IEC 60099-6: Surge Arrester Testing — The Last Line of Lightning Defense

One Wrong Arrester Parameter Can Undo All Your Insulation Design

In substation lightning protection, surge arresters form the last line of defense. IEC 60099-6:2002 specifies type and routine tests for metal-oxide surge arresters (MOA) — tests that determine whether the nameplate parameters can be trusted.

Residual Voltage Testing: The Factory Validation of Protection Level

Residual voltage — the arrester terminal voltage at nominal discharge current — is the single most critical parameter determining protected equipment insulation level. If the arrester residual voltage is 780 kV, the protected transformer BIL must be at least 780 x 1.2 = 936 kV (standardized to 950 kV).

The standard specifies three waveform tests: Steep current impulse (1/10 μs) — simulates close lightning strikes; Lightning current impulse (8/20 μs) — for BIL co-ordination; Switching current impulse (30/60 μs) — for BSL co-ordination.

Energy Absorption: How Much Lightning Can It Eat?

The line discharge test separates premium arresters from commodity products. A 300 km, 500 kV transmission line stores capacitive energy that can be fully discharged into the arrester during a lightning strike — tens of kilojoules absorbed in an instant.

Line Discharge Class   1     2     3     4     5
Energy (kJ/kV/Ur)      1.5   2.5   4.0   7.0   11.0

Applications:
  Class 1–2: Distribution (≤35 kV)
  Class 3–4: Transmission (110–500 kV)
  Class 5: UHV (≥750 kV), long lines, capacitor banks

Switching Impulse Operating Duty: Closest to a Real Fault

This is the most severe of all tests — simulating an arrester under temporary overvoltage (TOV) with superimposed switching impulse: TOV is applied for several seconds, and a switching impulse is superimposed at the TOV peak to test for thermal runaway.

Real case: A 220 kV substation experienced a single-phase fault lasting 2.5 seconds. The healthy-phase arrester endured ~1.4 p.u. overvoltage. If the arrester’s TOV withstand was inadequate, thermal runaway occurs — and even after fault clearance, the arrester itself becomes a fault point.

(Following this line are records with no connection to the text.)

==> src/rtl/mux_nto1_pipe.sv <==
// N-input, WIDTH-bit registered selector with valid/ready handshake and a 2-entry skid buffer.
// Optional feature: define MUX_PARITY_EN to add the out_parity port and its storage.
module mux_nto1_pipe #(
    parameter int N     = 4,
    parameter int WIDTH = 32,
    parameter int SELW  = 2
) (
    input  logic               clk,
    input  logic               rst,
    input  logic [SELW-1:0]    sel,
    input  logic [N*WIDTH-1:0] din,
    input  logic               in_valid,
    output logic               in_ready,
    output logic [WIDTH-1:0]   muxout,
    output logic               out_err,
    output logic               out_valid,
    input  logic               out_ready
`ifdef MUX_PARITY_EN
    ,
    output logic               out_parity
`endif
);

    typedef enum logic [1:0] {
        EMPTY = 2'd0,
        ONE   = 2'd1,
        FULL  = 2'd2
    } state_t;

    state_t r_state;
    state_t w_next_state;

    logic [WIDTH-1:0] w_sel_word;
    logic             w_sel_err;
    logic             w_accept;
    logic             w_xfer;
    logic             w_load_out_in;
    logic             w_load_out_skid;
    logic             w_load_skid;

    logic [WIDTH-1:0] r_muxout;
    logic             r_out_err;
    logic [WIDTH-1:0] r_skid_word;
    logic             r_skid_err;

    // Word and error flag are decided together from the same sel sample.
    // NOTE: every always_comb output gets a default first so no latch is inferred.
    always_comb begin
        w_sel_word = '0;
        w_sel_err  = 1'b1;
        for (int k = 0; k < N; k++) begin
            if (sel == SELW'(k)) begin
                w_sel_word = din[k*WIDTH +: WIDTH];
                w_sel_err  = 1'b0;
            end
        end
    end

    assign w_accept  = in_valid & in_ready;
    assign w_xfer    = out_valid & out_ready;
    assign in_ready  = (r_state != FULL);
    assign out_valid = (r_state != EMPTY);

    // NOTE: state is a flop, so it uses non-blocking assignment only.
    always_ff @(posedge clk) begin
        if (rst) begin
            r_state <= EMPTY;
        end else begin
            r_state <= w_next_state;
        end
    end

    always_comb begin
        w_next_state    = r_state;
        w_load_out_in   = 1'b0;
        w_load_out_skid = 1'b0;
        w_load_skid     = 1'b0;
        unique case (r_state)
            EMPTY: begin
                if (w_accept) begin
                    w_load_out_in = 1'b1;
                    w_next_state  = ONE;
                end
            end
            ONE: begin
                if (w_accept && w_xfer) begin
                    w_load_out_in = 1'b1;
                end else if (w_accept) begin
                    w_load_skid  = 1'b1;
                    w_next_state = FULL;
                end else if (w_xfer) begin
                    w_next_state = EMPTY;
                end
            end
            FULL: begin
                if (w_xfer) begin
                    w_load_out_skid = 1'b1;
                    w_next_state    = ONE;
                end
            end
            default: w_next_state = EMPTY;
        endcase
    end

    // NOTE: the skid entry is reset too, so a discarded word can never resurface.
    always_ff @(posedge clk) begin
        if (rst) begin
            r_muxout    <= '0;
            r_out_err   <= 1'b0;
            r_skid_word <= '0;
            r_skid_err  <= 1'b0;
        end else begin
            if (w_load_out_in) begin
                r_muxout  <= w_sel_word;
                r_out_err <= w_sel_err;
            end else if (w_load_out_skid) begin
                r_muxout  <= r_skid_word;
                r_out_err <= r_skid_err;
            end
            if (w_load_skid) begin
                r_skid_word <= w_sel_word;
                r_skid_err  <= w_sel_err;
            end
        end
    end

    assign muxout  = r_muxout;
    assign out_err = r_out_err;

`ifdef MUX_PARITY_EN
    logic w_sel_parity;
    logic r_out_parity;
    logic r_skid_parity;

    assign w_sel_parity = ^w_sel_word;

    // Parity travels with its word through the same load paths as the data.
    always_ff @(posedge clk) begin
        if (rst) begin
            r_out_parity  <= 1'b0;
            r_skid_parity <= 1'b0;
        end else begin
            if (w_load_out_in) begin
                r_out_parity <= w_sel_parity;
            end else if (w_load_out_skid) begin
                r_out_parity <= r_skid_parity;
            end
            if (w_load_skid) begin
                r_skid_parity <= w_sel_parity;
            end
        end
    end

    assign out_parity = r_out_parity;
`endif

endmodule

==> config.mk <==
export PLATFORM = sky130hd
export DESIGN_NAME = mux_nto1_pipe
export DESIGN_NICKNAME = d
export VERILOG_FILES = /design/src/rtl/mux_nto1_pipe.sv
export SDC_FILE = /design/constraint.sdc
export NUM_CORES = 1
export LEC_CHECK = 0
export ABC_CLOCK_PERIOD_IN_PS = 4900
export CORE_UTILIZATION = 35
export DETAILED_ROUTE_END_ITERATION = 16
export GPL_TIMING_DRIVEN = 0
export PLACE_DENSITY_LB_ADDON = 0.25
export SYNTH_ARGS = -nofsm -noshare
export SYNTH_HDL_FRONTEND = slang
export SYNTH_SLANG_ARGS = --single-unit
==> constraint.sdc <==
create_clock -name clk -period 4.9 [get_ports clk]
set_clock_uncertainty 0.2 [all_clocks]
set_input_delay 0.49 -clock clk [delete_from_list [all_inputs] [get_ports clk]]
set_output_delay 0.49 -clock clk [all_outputs]
set_load 0.1 [all_outputs]
# Yosys cells after proc, flatten, opt, wreduce, memory -nomap -nowiden
# Index checks and enable logic that the tools add are counted.
word_totals:
  register_bits: 68
  word_cells: 48
classes:
  n_eq_ne: 10
  bitwise: 2
  mux: 25
  n_reduce_logical: 6
op_table:
  columns: ["operator", "count"]
  rows:
  - ["two-way mux 32 bit", 6]
  - ["two-way mux 1 bit", 12]
  - ["two-way mux 2 bit", 5]
  - ["inequality test 2 bit (second input constant)", 4]
  - ["== test 2 bit (second input constant)", 3]
  - ["case mux 2 bit (3 select lines)", 1]
  - ["== test 2 x 1 -> 1 bit (second input constant)", 2]
  - ["logical NOT 2 bit", 2]
  - ["AND reduction 4 bit", 1]
  - ["nonzero test 2 bit", 2]
  - ["inequality test 3 bit (second input constant)", 1]
  - ["bitwise AND 1 bit", 2]
  - ["case mux 1 bit (2 select lines)", 1]
  - ["logical AND 1 bit", 1]

# Depth between registers and ports, before layout
depth:
  word_depth: 6
  depth_mapped: 6
  depth_no_buf: 3

# Worst setup path after synthesis
# Ideal clock, no wire load.
synth_path:
  kind: "register -> output"
  startpoint: "register r_state[0]"
  endpoint: "output port in_ready"
  slack_ns: 3.017
  arrival_time_ns: 1.193
  path_stages_with_launch: 2
  n_path_buf: 0
  path_cell_list: "dfxtp_1 -> nand2b_1"
synth_via:
  elab_chain_cells: 1
synth_lines:
  columns: ["item", "line_no", "text"]
  rows:
  - ["start, declared", "30", "state_t r_state;"]
  - ["start signal, assigned", "69", "r_state <= w_next_state;"]
  - ["inequality test 2 bit", "61", "assign in_ready = (r_state != FULL);"]
  - ["end, declared", "13", "output logic in_ready,"]
# Every way passes these cells.

# Final worst setup path
# Ends and elaborated chain as after synthesis.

Accelerated Ageing: Validating 30-Year Service Life

The ZnO varistor — the core element of MOA — undergoes electrical ageing under continuous power-frequency voltage, with leakage current gradually increasing until thermal runaway. IEC 60099-6 requires 1,000-hour accelerated ageing at 115 °C, equivalent to 30 years of normal operation. Procurement tip: Always request the manufacturer’s type-test report, focusing on power loss change after ageing — an increase exceeding 20% indicates long-term reliability risk.

TN Lab — A surge arrester is not expensive; picking the wrong parameter risks an entire substation’s insulation integrity.